The information in the bundle attributes decides three things:

  1. If anyone can execute the bundle on the destination chain, or only some specific address.
  2. What address can unbundle the bundle.
  3. What fee mode is used when the bundle is sent.

A BundleAttributes struct looks like this:

struct BundleAttributes {
    bytes executionAddress;
    bytes unbundlerAddress;
    bool useFixedFee;
}
  • The executionAddress can either be empty or an ERC-7930 address. If the byte array is empty then execution is permissionless.
  • The unbundlerAddress must be an ERC-7930 address. If the unbundler is not set for a bundle, the InteropCenter contract sets the unbundler to be equal to the original sender.
  • useFixedFee selects the fee mode for the bundle. If true, the sender pays the fixed interop fee in ZK tokens. If false, the sender pays the dynamic per-call fee in the source chain's base token. If the attribute is omitted, it defaults to false.

executeBundle Details

Bundles are executed atomically, which means that if any call in the bundle fails, every call in the bundle is reverted.

function executeBundle(bytes memory _bundle, MessageInclusionProof memory _proof) external;

There are two input arguments for executeBundle:

  1. _bundle: the ABI-encoded InteropBundle to execute. This must match exactly the bundle that is sent in sendBundle.
  2. _proof: The inclusion proof for the bundle message. The bundle message itself gets broadcasted by the InteropCenter contract when the bundle was sent.

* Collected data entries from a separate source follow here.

**src/hdl/des_block_decrypt_unit_defines.svh**
```systemverilog
// Assertion macros for the DES decrypt pipeline
`ifndef DES_BLOCK_DECRYPT_UNIT_DEFINES_SVH
`define DES_BLOCK_DECRYPT_UNIT_DEFINES_SVH
`ifndef NO_ASSERTIONS
`define DES_ASSERT_IMPL(label, clk, rst_n, ante, cons, msg) \
  label: assert property (@(posedge clk) disable iff (!rst_n) (ante) |-> (cons)) \
    else $error(msg);
`define DES_ASSERT_NEXT(label, clk, rst_n, ante, cons, msg) \
  label: assert property (@(posedge clk) disable iff (!rst_n) (ante) |=> (cons)) \
    else $error(msg);
`else
`define DES_ASSERT_IMPL(label, clk, rst_n, ante, cons, msg)
`define DES_ASSERT_NEXT(label, clk, rst_n, ante, cons, msg)
`endif
`endif

```
**src/hdl/desd_pkg.sv**
```systemverilog
package desd_pkg;

  localparam int Rounds = 16;
  localparam int HalfBits = 28;

  typedef logic [63:0] blk_t;
  typedef logic [HalfBits-1:0] half_t;
  typedef logic [47:0] sub_t;

  // per-round data carried down the pipe
  typedef struct packed {
    logic  vld;
    logic [31:0] l;
    logic [31:0] r;
    half_t c;
    half_t d;
  } stage_t;

  localparam logic [7:0] TabIp [64] = '{
    58,50,42,34,26,18,10,2, 60,52,44,36,28,20,12,4,
    62,54,46,38,30,22,14,6, 64,56,48,40,32,24,16,8,
    57,49,41,33,25,17,9,1,  59,51,43,35,27,19,11,3,
    61,53,45,37,29,21,13,5, 63,55,47,39,31,23,15,7};
  localparam logic [7:0] TabFp [64] = '{
    40,8,48,16,56,24,64,32, 39,7,47,15,55,23,63,31,
    38,6,46,14,54,22,62,30, 37,5,45,13,53,21,61,29,
    36,4,44,12,52,20,60,28, 35,3,43,11,51,19,59,27,
    34,2,42,10,50,18,58,26, 33,1,41,9,49,17,57,25};
  localparam logic [7:0] TabE [48] = '{
    32,1,2,3,4,5, 4,5,6,7,8,9, 8,9,10,11,12,13, 12,13,14,15,16,17,
    16,17,18,19,20,21, 20,21,22,23,24,25, 24,25,26,27,28,29, 28,29,30,31,32,1};
  localparam logic [7:0] TabP [32] = '{
    16,7,20,21,29,12,28,17, 1,15,23,26,5,18,31,10,
    2,8,24,14,32,27,3,9,    19,13,30,6,22,11,4,25};
  localparam logic [7:0] TabPc1 [56] = '{
    57,49,41,33,25,17,9, 1,58,50,42,34,26,18,
    10,2,59,51,43,35,27, 19,11,3,60,52,44,36,
    63,55,47,39,31,23,15, 7,62,54,46,38,30,22,
    14,6,61,53,45,37,29, 21,13,5,28,20,12,4};
  localparam logic [7:0] TabPc2 [48] = '{
    14,17,11,24,1,5, 3,28,15,6,21,10, 23,19,12,4,26,8, 16,7,27,20,13,2,
    41,52,31,37,47,55, 30,40,51,45,33,48, 44,49,39,56,34,53, 46,42,50,36,29,32};
  localparam logic [3:0] TabS [8][64] = '{
    '{14,4,13,1,2,15,11,8,3,10,6,12,5,9,0,7,
      0,15,7,4,14,2,13,1,10,6,12,11,9,5,3,8,
      4,1,14,8,13,6,2,11,15,12,9,7,3,10,5,0,
      15,12,8,2,4,9,1,7,5,11,3,14,10,0,6,13},
    '{15,1,8,14,6,11,3,4,9,7,2,13,12,0,5,10,
      3,13,4,7,15,2,8,14,12,0,1,10,6,9,11,5,
      0,14,7,11,10,4,13,1,5,8,12,6,9,3,2,15,
      13,8,10,1,3,15,4,2,11,6,7,12,0,5,14,9},
    '{10,0,9,14,6,3,15,5,1,13,12,7,11,4,2,8,
      13,7,0,9,3,4,6,10,2,8,5,14,12,11,15,1,
      13,6,4,9,8,15,3,0,11,1,2,12,5,10,14,7,
      1,10,13,0,6,9,8,7,4,15,14,3,11,5,2,12},
    '{7,13,14,3,0,6,9,10,1,2,8,5,11,12,4,15,
      13,8,11,5,6,15,0,3,4,7,2,12,1,10,14,9,
      10,6,9,0,12,11,7,13,15,1,3,14,5,2,8,4,
      3,15,0,6,10,1,13,8,9,4,5,11,12,7,2,14},
    '{2,12,4,1,7,10,11,6,8,5,3,15,13,0,14,9,
      14,11,2,12,4,7,13,1,5,0,15,10,3,9,8,6,
      4,2,1,11,10,13,7,8,15,9,12,5,6,3,0,14,
      11,8,12,7,1,14,2,13,6,15,0,9,10,4,5,3},
    '{12,1,10,15,9,2,6,8,0,13,3,4,14,7,5,11,
      10,15,4,2,7,12,9,5,6,1,13,14,0,11,3,8,
      9,14,15,5,2,8,12,3,7,0,4,10,1,13,11,6,
      4,3,2,12,9,5,15,10,11,14,1,7,6,0,8,13},
    '{4,11,2,14,15,0,8,13,3,12,9,7,5,10,6,1,
      13,0,11,7,4,9,1,10,14,3,5,12,2,15,8,6,
      1,4,11,13,12,3,7,14,10,15,6,8,9,5,0,2,
      6,11,13,8,1,4,10,7,9,5,0,15,14,2,3,12},
    '{13,2,8,4,6,15,11,1,10,9,3,14,5,0,12,7,
      1,15,13,8,10,3,7,4,12,5,6,11,0,14,9,2,
      7,11,4,1,9,12,14,2,0,6,10,13,15,3,5,8,
      2,1,14,7,4,10,8,13,15,12,9,0,5,6,11,3}};

  // DES tables number bits from the MSB, starting at 1
  function automatic blk_t perm_ip(blk_t x);
    blk_t y;
    for (int i = 0; i < 64; i++) y[63-i] = x[64 - int'(TabIp[i])];
    return y;
  endfunction

  function automatic blk_t perm_fp(blk_t x);
    blk_t y;
    for (int i = 0; i < 64; i++) y[63-i] = x[64 - int'(TabFp[i])];
    return y;
  endfunction

  function automatic logic [55:0] perm_pc1(blk_t x);
    logic [55:0] y;
    for (int i = 0; i < 56; i++) y[55-i] = x[64 - int'(TabPc1[i])];
    return y;
  endfunction

  function automatic sub_t perm_pc2(logic [55:0] x);
    sub_t y;
    for (int i = 0; i < 48; i++) y[47-i] = x[56 - int'(TabPc2[i])];
    return y;
  endfunction

  function automatic half_t rotr(half_t x, int unsigned sh);
    half_t y;
    unique case (sh)
      0: y = x;
      1: y = {x[0], x[27:1]};
      default: y = {x[1:0], x[27:2]};
    endcase
    return y;
  endfunction

  function automatic int unsigned round_shift(int unsigned rnd);
    int unsigned s;
    if (rnd == 0) s = 0;
    else if (rnd == 1 || rnd == 8 || rnd == 15) s = 1;
    else s = 2;
    return s;
  endfunction

  function automatic logic [31:0] feistel(logic [31:0] r, sub_t k);
    sub_t x;
    logic [31:0] s;
    logic [31:0] y;
    logic [5:0] six;
    for (int i = 0; i < 48; i++) x[47-i] = r[32 - int'(TabE[i])];
    x = x ^ k;
    for (int i = 0; i < 8; i++) begin
      six = x[47-6*i -: 6];
      s[31-4*i -: 4] = TabS[i][{six[5], six[0], six[4:1]}];
    end
    for (int i = 0; i < 32; i++) y[31-i] = s[32 - int'(TabP[i])];
    return y;
  endfunction

endpackage

```
**src/hdl/desd_round.sv**
```systemverilog
// One Feistel round with its key rotation, registered on advance.
module desd_round import desd_pkg::*; #() (
  input  logic clk,
  input  logic rst_n,
  input  logic adv,
  input  logic [3:0] rnd,
  input  stage_t d_in,
  output stage_t d_out
);
  stage_t q_r, q_nxt;
  half_t c, d;

  always_comb begin
    c = rotr(d_in.c, round_shift(32'(rnd)));
    d = rotr(d_in.d, round_shift(32'(rnd)));
    q_nxt.vld = d_in.vld;
    q_nxt.c = c;
    q_nxt.d = d;
    q_nxt.l = d_in.r;
    q_nxt.r = d_in.l ^ feistel(d_in.r, perm_pc2({c, d}));
  end

  always_ff @(posedge clk) begin
    if (!rst_n) begin
      q_r.vld <= 1'b0;
    end else if (adv) begin
      q_r.vld <= q_nxt.vld;
    end
    if (adv) begin
      q_r.l <= q_nxt.l;
      q_r.r <= q_nxt.r;
      q_r.c <= q_nxt.c;
      q_r.d <= q_nxt.d;
    end
  end

  assign d_out = q_r;
endmodule

```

Getting the status of a bundle

Once a bundle is sent, its status can be queried from the InteropHandler contract using the bundle hash.

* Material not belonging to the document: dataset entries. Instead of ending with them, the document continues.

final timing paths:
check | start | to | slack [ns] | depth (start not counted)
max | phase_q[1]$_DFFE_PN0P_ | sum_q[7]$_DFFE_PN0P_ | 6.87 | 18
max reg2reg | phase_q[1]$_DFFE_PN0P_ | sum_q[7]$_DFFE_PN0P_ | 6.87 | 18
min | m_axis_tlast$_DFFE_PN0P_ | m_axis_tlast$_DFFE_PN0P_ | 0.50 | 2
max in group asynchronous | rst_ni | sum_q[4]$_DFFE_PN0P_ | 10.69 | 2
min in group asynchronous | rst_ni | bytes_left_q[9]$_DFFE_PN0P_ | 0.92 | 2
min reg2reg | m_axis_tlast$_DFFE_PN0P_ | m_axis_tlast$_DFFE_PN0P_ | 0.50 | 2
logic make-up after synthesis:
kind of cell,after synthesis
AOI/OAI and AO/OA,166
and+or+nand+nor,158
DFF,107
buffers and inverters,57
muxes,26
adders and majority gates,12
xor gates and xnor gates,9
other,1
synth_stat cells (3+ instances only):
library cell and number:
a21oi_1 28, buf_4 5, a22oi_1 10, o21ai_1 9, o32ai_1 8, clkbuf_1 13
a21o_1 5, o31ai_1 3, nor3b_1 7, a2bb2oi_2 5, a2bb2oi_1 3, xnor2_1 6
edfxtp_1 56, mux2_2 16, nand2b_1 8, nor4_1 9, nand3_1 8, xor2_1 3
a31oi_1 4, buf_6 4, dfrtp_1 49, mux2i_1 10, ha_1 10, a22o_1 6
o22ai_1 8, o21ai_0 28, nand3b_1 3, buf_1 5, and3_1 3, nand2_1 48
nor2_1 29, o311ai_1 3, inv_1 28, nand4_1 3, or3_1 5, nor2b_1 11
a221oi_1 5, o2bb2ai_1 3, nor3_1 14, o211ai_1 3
<file path="config.mk">
export PLATFORM = sky130hd
export DESIGN_NAME = m3i_merge
export DESIGN_NICKNAME = d
export VERILOG_FILES = /design/src/rtl/m3i_pkg.sv /design/src/rtl/m3i_merge.sv
export SDC_FILE = /design/constraint.sdc
export NUM_CORES = 2
export LEC_CHECK = 0
export BUFFER_PORTS_ARGS = -buffer_cell sky130_fd_sc_hd__buf_2
export CELL_PAD_IN_SITES_DETAIL_PLACEMENT = 1
export CELL_PAD_IN_SITES_GLOBAL_PLACEMENT = 1
export CORE_AREA = 2 2 512 514
export DETAILED_ROUTE_END_ITERATION = 8
export DIE_AREA = 0 0 514 516
export GPL_ROUTABILITY_DRIVEN = 0
export PLACE_DENSITY_LB_ADDON = 0.1
export SYNTH_ARGS = -nofsm -noshare
export SYNTH_HDL_FRONTEND = slang
export SYNTH_SLANG_ARGS = --single-unit
</file>
<file path="constraint.sdc">
create_clock -name vclk -period 15.1
set_input_delay 2.265 -clock vclk [all_inputs]
set_output_delay 2.265 -clock vclk [all_outputs]
set_load 0.02 [all_outputs]
</file>
===== config.mk =====
export PLATFORM = sky130hd
export DESIGN_NAME = ultrasonic_obstacle_drive_controller_core
export DESIGN_NICKNAME = d
export VERILOG_FILES = /design/src/rtl/core/uodc_pkg.sv /design/src/rtl/core/uodc_serial_div.sv /design/src/rtl/core/ultrasonic_obstacle_drive_controller_core.sv
export VERILOG_INCLUDE_DIRS = /design/src /design/src/rtl/core
export SDC_FILE = /design/constraint.sdc
export NUM_CORES = 1
export LEC_CHECK = 0
export ABC_AREA = 1
export BUFFER_PORTS_ARGS = -buffer_cell sky130_fd_sc_hd__buf_2
export CAP_MARGIN = 20
export CORE_MARGIN = 1.5
export CORE_UTILIZATION = 59
export CTS_BUF_LIST = sky130_fd_sc_hd__clkbuf_8
export DETAILED_ROUTE_END_ITERATION = 12
export HOLD_SLACK_MARGIN = 0.1
export PLACE_DENSITY = 0.87
export SLEW_MARGIN = 20
export SYNTH_ARGS = -nofsm -noshare
export SYNTH_HDL_FRONTEND = slang
export SYNTH_SLANG_ARGS = --single-unit

===== constraint.sdc =====
create_clock -name clk -period 10 [get_ports clk]
set_input_delay 1 -clock clk [delete_from_list [all_inputs] [get_ports clk]]
set_output_delay 1 -clock clk [all_outputs]
set_load 0.03 [all_outputs]

===== src/rtl/core/assert_macros.svh =====
// Assertion macros included by the core top-level RTL file
`ifndef ASSERT_MACROS_SVH
`define ASSERT_MACROS_SVH
// Implication checked on every rising clock edge outside reset
`define CHK_IMPLY(label, clk, rst_n, ante, cons, msg) \
    label: assert property (@(posedge clk) disable iff (!rst_n) (ante) |-> (cons)) \
        else $error(msg);
// Implication whose consequent is checked in the cycle after the antecedent
`define CHK_NEXT(label, clk, rst_n, ante, cons, msg) \
    label: assert property (@(posedge clk) disable iff (!rst_n) (ante) |=> (cons)) \
        else $error(msg);
`endif


===== src/rtl/core/uodc_pkg.sv =====
// Types and constants for the drive controller core
package uodc_pkg;
    localparam int unsigned DutyMax = 99;

    typedef enum logic [2:0] {
        FUNC_ECHO  = 3'd0,
        FUNC_TICK  = 3'd1,
        FUNC_CMD   = 3'd2,
        FUNC_SPEED = 3'd3,
        FUNC_MS    = 3'd4
    } func_code_t;

    typedef enum logic [2:0] {
        CFG_DIVISOR = 3'd0,
        CFG_NEAR    = 3'd1,
        CFG_FAR     = 3'd2,
        CFG_SETTLE  = 3'd3,
        CFG_QUARTER = 3'd4,
        CFG_HALF    = 3'd5,
        CFG_FLOOR   = 3'd6
    } cfg_index_t;

    typedef struct packed {
        logic [2:0]  func;
        logic        echo_level;
        logic [15:0] capture_time;
        logic [7:0]  command_byte;
        logic [11:0] speed_sample;
    } in_item_t;

    typedef struct packed {
        logic [6:0] duty_a;
        logic [6:0] duty_b;
        logic       dir_a;
        logic       dir_b;
        logic       buzzer_on;
        logic [9:0] range_cm;
        logic [1:0] zone;
        logic       cmd_error;
    } out_item_t;

    // Control/status between the sequencer and the serial divider
    typedef struct packed {
        logic        start;
        logic [17:0] dividend;
        logic [15:0] divisor;
    } div_req_t;

    typedef struct packed {
        logic        done;
        logic [17:0] quotient;
    } div_rsp_t;
endpackage


===== src/rtl/core/uodc_serial_div.sv =====
// Bit-serial restoring divider, one quotient bit per cycle
module uodc_serial_div (
    input  logic               clk,
    input  logic               rst_n,
    input  uodc_pkg::div_req_t req,
    output uodc_pkg::div_rsp_t rsp
);
    import uodc_pkg::*;

    logic [17:0] quo_reg, quo_next;
    logic [15:0] rem_reg, rem_next;
    logic [15:0] dvs_reg, dvs_next;
    logic [4:0]  cnt_reg, cnt_next;
    logic        busy_reg, busy_next;
    logic        done_reg, done_next;
    logic [16:0] trial;

    always_comb
    begin
        quo_next  = quo_reg;
        rem_next  = rem_reg;
        dvs_next  = dvs_reg;
        cnt_next  = cnt_reg;
        busy_next = busy_reg;
        done_next = 1'b0;
        trial     = {rem_reg, quo_reg[17]};
        if (req.start)
        begin
            quo_next  = req.dividend;
            rem_next  = '0;
            dvs_next  = req.divisor;
            cnt_next  = 5'd18;
            busy_next = 1'b1;
        end
        else if (busy_reg)
        begin
            if (trial >= {1'b0, dvs_reg})
            begin
                rem_next = 16'(trial - {1'b0, dvs_reg});
                quo_next = {quo_reg[16:0], 1'b1};
            end
            else
            begin
                rem_next = trial[15:0];
                quo_next = {quo_reg[16:0], 1'b0};
            end
            cnt_next = cnt_reg - 5'd1;
            if (cnt_reg == 5'd1)
            begin
                busy_next = 1'b0;
                done_next = 1'b1;
            end
        end
    end

    always_ff @(posedge clk or negedge rst_n)
    begin
        if (!rst_n)
        begin
            cnt_reg  <= '0;
            busy_reg <= 1'b0;
            done_reg <= 1'b0;
        end
        else
        begin
            cnt_reg  <= cnt_next;
            busy_reg <= busy_next;
            done_reg <= done_next;
        end
    end

    always_ff @(posedge clk)
    begin
        quo_reg <= quo_next;
        rem_reg <= rem_next;
        dvs_reg <= dvs_next;
    end

    assign rsp.done     = done_reg;
    assign rsp.quotient = quo_reg;
endmodule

function bundleStatus(bytes32 bundleHash) external view returns (BundleStatus);

A bundle can have four different statuses:

enum BundleStatus {
    Unreceived,
    Verified,
    FullyExecuted,
    Unbundled
}
  • Unreceived: The bundle is not processed in any way yet.
  • Verified: The bundle's inclusion proof was accepted, but the bundle is not processed or executed.
  • FullyExecuted: All calls in the bundle have been executed via executeBundle.
  • Unbundled: Bundle was processed, but not executed. This can happen if a bundle is attempted to be executed but one of the calls fails.

Call status

You can also track the individual status of a call inside a bundle using the bundle hash and index of the call in the bundle.

function callStatus(bytes32 bundleHash, uint256 callIndex) external view returns (CallStatus);
enum CallStatus {
    Unprocessed,
    Executed,
    Cancelled
}

A call can either be:

  • Unprocessed: The call is not processed yet.
  • Executed: The call was successfully executed.
  • Cancelled: The call was cancelled during unbundling.

When a call fails

What happens depends on which path is used:

  • executeBundle is atomic. If any call fails, the entire transaction reverts and none of the calls are marked as executed.
  • verifyBundle only checks that the bundle message was included. It does not execute any calls, so it can be used first when you want to inspect or manage a bundle before execution.
  • unbundleBundle is the recovery path for non-atomic handling. After a bundle has been verified, the authorized unbundler can choose call-by-call statuses and process the bundle incrementally.

This means you cannot partially succeed through executeBundle, but you can still handle a problematic bundle after verification by using unbundleBundle to:

  • execute the calls that are valid
  • cancel the calls that should not run
  • leave other calls untouched until a later unbundling step

In practice, this is the flow to use when one call in a bundle is malformed or expected to fail, but you still want to recover and process the rest of the bundle in a controlled way.